#### Supplied data
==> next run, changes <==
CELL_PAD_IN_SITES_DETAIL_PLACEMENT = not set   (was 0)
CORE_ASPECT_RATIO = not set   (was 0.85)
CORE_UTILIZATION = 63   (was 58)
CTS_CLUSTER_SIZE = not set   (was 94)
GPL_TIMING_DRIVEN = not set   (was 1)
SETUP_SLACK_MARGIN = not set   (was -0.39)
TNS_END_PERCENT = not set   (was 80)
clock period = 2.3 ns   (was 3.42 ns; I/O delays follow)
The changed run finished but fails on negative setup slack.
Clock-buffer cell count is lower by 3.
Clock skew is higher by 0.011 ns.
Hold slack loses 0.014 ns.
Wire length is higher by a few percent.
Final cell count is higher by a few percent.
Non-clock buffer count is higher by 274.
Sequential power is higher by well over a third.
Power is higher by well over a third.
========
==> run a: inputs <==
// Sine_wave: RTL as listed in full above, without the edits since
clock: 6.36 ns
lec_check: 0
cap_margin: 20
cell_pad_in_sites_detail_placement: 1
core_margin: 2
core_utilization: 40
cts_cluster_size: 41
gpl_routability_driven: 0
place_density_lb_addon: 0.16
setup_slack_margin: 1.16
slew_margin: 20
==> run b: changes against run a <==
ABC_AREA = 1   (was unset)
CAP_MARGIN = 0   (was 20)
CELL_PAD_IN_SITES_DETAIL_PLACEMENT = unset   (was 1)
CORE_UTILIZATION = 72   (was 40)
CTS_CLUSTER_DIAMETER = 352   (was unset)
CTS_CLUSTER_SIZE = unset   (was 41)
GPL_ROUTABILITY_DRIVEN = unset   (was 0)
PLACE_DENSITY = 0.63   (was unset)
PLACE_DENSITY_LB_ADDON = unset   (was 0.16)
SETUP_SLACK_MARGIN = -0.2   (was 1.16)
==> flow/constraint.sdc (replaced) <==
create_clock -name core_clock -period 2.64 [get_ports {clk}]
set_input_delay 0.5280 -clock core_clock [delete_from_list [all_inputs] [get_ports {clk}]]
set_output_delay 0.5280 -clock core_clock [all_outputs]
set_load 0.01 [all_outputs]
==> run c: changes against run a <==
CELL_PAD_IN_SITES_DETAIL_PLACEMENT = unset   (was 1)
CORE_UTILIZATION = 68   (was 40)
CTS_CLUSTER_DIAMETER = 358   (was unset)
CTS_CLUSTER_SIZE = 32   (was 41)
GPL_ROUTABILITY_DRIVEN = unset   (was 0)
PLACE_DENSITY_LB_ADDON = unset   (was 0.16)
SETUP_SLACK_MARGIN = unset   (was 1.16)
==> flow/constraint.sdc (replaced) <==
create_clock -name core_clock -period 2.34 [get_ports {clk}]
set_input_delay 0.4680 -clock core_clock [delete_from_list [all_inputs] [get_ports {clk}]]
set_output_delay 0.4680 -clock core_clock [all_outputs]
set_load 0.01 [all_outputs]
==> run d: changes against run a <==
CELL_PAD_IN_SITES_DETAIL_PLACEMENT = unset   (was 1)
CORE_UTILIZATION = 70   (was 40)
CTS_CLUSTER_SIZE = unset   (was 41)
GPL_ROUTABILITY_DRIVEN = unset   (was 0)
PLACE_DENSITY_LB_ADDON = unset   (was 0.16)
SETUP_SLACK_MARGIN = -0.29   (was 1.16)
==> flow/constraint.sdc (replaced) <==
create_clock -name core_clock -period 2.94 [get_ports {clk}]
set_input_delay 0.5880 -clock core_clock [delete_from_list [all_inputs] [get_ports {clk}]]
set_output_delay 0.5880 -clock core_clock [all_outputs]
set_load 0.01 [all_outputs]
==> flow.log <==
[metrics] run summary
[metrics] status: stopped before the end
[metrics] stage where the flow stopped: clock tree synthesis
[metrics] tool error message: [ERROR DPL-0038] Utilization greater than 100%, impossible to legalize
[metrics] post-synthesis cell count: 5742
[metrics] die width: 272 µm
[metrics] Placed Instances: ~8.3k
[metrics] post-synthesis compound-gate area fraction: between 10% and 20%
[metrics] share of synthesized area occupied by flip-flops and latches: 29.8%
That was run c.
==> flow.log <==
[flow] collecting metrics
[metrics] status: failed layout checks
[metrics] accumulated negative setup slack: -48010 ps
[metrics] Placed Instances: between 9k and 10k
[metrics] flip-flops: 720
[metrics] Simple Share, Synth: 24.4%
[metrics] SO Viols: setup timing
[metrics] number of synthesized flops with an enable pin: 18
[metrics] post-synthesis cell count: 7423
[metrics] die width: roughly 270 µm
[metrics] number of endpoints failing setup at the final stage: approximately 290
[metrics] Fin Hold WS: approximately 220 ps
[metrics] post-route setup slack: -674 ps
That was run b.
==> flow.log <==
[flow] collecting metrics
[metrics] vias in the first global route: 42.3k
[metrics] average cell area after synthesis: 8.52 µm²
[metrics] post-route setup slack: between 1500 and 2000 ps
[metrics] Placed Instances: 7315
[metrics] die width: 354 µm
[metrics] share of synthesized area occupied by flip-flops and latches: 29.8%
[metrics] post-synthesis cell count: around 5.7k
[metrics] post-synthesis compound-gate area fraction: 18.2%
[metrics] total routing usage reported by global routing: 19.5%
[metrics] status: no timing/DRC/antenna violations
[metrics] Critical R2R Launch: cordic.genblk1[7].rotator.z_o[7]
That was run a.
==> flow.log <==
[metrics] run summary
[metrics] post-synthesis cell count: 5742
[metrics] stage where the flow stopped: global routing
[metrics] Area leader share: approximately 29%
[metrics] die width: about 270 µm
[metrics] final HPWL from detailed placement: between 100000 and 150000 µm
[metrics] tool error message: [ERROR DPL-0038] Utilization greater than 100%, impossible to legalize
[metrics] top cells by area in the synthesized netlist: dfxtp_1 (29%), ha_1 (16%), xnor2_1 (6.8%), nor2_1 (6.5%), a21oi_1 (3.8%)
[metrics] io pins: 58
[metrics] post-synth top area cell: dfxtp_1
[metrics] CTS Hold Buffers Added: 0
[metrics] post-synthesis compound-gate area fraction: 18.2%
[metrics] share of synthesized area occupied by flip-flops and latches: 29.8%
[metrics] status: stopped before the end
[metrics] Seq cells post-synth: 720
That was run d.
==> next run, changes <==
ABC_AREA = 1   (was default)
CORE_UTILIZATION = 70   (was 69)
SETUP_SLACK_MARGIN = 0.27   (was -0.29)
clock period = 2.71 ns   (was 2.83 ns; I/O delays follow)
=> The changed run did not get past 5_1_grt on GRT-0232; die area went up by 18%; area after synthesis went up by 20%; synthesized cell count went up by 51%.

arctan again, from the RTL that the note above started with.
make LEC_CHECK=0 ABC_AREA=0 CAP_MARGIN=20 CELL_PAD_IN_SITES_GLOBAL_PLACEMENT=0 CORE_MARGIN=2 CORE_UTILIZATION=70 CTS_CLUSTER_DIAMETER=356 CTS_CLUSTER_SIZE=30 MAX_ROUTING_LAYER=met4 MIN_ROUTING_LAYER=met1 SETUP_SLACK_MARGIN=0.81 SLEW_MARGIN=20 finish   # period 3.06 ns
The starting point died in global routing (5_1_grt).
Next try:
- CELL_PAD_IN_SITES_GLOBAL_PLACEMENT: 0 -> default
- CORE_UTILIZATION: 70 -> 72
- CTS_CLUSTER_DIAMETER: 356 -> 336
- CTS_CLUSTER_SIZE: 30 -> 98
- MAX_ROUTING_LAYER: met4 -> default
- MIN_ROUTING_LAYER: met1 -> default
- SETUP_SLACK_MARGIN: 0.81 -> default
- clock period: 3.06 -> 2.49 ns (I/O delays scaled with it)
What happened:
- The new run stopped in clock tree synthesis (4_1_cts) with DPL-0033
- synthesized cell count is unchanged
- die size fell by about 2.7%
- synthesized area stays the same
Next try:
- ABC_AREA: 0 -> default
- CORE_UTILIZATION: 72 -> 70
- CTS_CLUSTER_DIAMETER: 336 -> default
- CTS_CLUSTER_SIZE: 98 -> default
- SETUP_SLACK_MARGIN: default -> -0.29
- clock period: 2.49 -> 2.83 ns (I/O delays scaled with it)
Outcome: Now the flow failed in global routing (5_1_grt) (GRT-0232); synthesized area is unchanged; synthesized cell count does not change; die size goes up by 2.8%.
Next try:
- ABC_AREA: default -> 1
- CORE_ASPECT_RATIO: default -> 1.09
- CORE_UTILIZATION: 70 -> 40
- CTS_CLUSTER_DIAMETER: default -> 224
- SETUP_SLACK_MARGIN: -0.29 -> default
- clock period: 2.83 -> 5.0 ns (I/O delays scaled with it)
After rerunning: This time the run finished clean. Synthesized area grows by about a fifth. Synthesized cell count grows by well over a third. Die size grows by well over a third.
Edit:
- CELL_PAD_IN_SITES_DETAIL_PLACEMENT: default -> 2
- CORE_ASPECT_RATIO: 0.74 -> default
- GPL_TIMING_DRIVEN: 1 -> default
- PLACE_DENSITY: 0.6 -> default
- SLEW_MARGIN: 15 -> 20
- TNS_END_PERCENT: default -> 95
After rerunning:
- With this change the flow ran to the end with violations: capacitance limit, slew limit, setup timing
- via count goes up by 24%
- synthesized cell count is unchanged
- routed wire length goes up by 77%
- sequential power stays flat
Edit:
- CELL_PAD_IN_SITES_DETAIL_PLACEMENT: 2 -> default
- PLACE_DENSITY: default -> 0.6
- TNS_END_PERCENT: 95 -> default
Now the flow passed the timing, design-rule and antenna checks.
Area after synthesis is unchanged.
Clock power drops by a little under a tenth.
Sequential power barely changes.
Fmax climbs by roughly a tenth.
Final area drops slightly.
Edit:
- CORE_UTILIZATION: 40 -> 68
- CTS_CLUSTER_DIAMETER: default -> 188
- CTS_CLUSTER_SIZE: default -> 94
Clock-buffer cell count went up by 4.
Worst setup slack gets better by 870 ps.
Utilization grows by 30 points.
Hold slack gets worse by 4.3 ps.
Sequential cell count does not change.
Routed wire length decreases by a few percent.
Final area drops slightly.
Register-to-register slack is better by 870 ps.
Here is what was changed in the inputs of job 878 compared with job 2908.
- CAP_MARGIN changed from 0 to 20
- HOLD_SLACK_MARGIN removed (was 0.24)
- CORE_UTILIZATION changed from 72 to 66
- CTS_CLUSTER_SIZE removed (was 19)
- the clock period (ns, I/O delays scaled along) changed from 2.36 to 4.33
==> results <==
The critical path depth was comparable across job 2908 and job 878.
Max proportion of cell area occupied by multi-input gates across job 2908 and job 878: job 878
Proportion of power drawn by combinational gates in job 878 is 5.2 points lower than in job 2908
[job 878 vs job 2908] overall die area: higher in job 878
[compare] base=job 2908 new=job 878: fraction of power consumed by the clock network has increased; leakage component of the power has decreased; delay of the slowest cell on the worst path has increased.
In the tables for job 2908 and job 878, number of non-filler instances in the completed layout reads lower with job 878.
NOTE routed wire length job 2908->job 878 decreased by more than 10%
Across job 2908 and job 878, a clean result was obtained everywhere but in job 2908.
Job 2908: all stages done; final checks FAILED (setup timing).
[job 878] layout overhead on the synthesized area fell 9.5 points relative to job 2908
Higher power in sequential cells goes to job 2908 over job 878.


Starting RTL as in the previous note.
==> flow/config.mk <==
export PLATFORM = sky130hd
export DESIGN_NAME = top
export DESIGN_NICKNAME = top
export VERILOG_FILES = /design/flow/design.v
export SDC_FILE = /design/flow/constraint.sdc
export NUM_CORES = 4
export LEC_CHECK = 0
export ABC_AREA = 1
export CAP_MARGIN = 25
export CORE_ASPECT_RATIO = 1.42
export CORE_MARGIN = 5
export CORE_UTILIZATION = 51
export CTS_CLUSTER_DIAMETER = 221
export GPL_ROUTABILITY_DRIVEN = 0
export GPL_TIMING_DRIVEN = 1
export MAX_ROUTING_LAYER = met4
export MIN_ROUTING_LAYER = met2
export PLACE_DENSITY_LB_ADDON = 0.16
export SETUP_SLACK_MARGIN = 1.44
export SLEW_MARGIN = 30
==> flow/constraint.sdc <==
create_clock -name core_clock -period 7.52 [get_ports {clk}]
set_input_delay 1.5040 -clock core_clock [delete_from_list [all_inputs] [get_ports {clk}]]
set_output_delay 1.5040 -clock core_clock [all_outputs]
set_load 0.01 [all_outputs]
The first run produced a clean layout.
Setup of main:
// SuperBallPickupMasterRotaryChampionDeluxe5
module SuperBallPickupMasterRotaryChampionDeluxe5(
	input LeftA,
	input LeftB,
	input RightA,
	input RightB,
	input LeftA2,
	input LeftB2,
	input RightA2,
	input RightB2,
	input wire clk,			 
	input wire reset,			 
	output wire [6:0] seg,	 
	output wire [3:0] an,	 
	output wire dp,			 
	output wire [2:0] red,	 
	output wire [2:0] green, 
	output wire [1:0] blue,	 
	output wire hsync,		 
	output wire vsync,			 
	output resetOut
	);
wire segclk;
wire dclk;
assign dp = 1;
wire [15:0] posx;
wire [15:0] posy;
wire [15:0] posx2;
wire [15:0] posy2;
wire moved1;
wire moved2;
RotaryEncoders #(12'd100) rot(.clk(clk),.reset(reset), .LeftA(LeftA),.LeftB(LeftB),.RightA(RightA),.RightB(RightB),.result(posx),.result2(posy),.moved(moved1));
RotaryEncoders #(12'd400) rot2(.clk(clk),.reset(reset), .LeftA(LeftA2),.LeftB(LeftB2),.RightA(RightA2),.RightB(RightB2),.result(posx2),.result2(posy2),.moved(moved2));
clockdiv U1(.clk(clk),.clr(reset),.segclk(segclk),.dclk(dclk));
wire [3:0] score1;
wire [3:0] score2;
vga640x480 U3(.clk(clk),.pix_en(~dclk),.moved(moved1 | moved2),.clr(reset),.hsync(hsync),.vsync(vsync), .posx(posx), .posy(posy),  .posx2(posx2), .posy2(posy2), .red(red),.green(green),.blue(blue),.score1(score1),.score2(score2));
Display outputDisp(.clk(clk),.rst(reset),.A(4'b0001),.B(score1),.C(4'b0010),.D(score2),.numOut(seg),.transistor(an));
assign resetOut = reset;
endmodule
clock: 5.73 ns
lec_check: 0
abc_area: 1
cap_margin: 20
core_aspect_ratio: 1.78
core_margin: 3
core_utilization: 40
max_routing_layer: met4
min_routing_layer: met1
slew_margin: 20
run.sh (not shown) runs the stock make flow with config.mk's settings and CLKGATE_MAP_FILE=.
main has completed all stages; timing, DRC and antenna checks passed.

#### What you need to do
Filter the entries and copy each line with "roughly".

#### Task answer
[metrics] die width: roughly 270 µm
Fmax climbs by roughly a tenth.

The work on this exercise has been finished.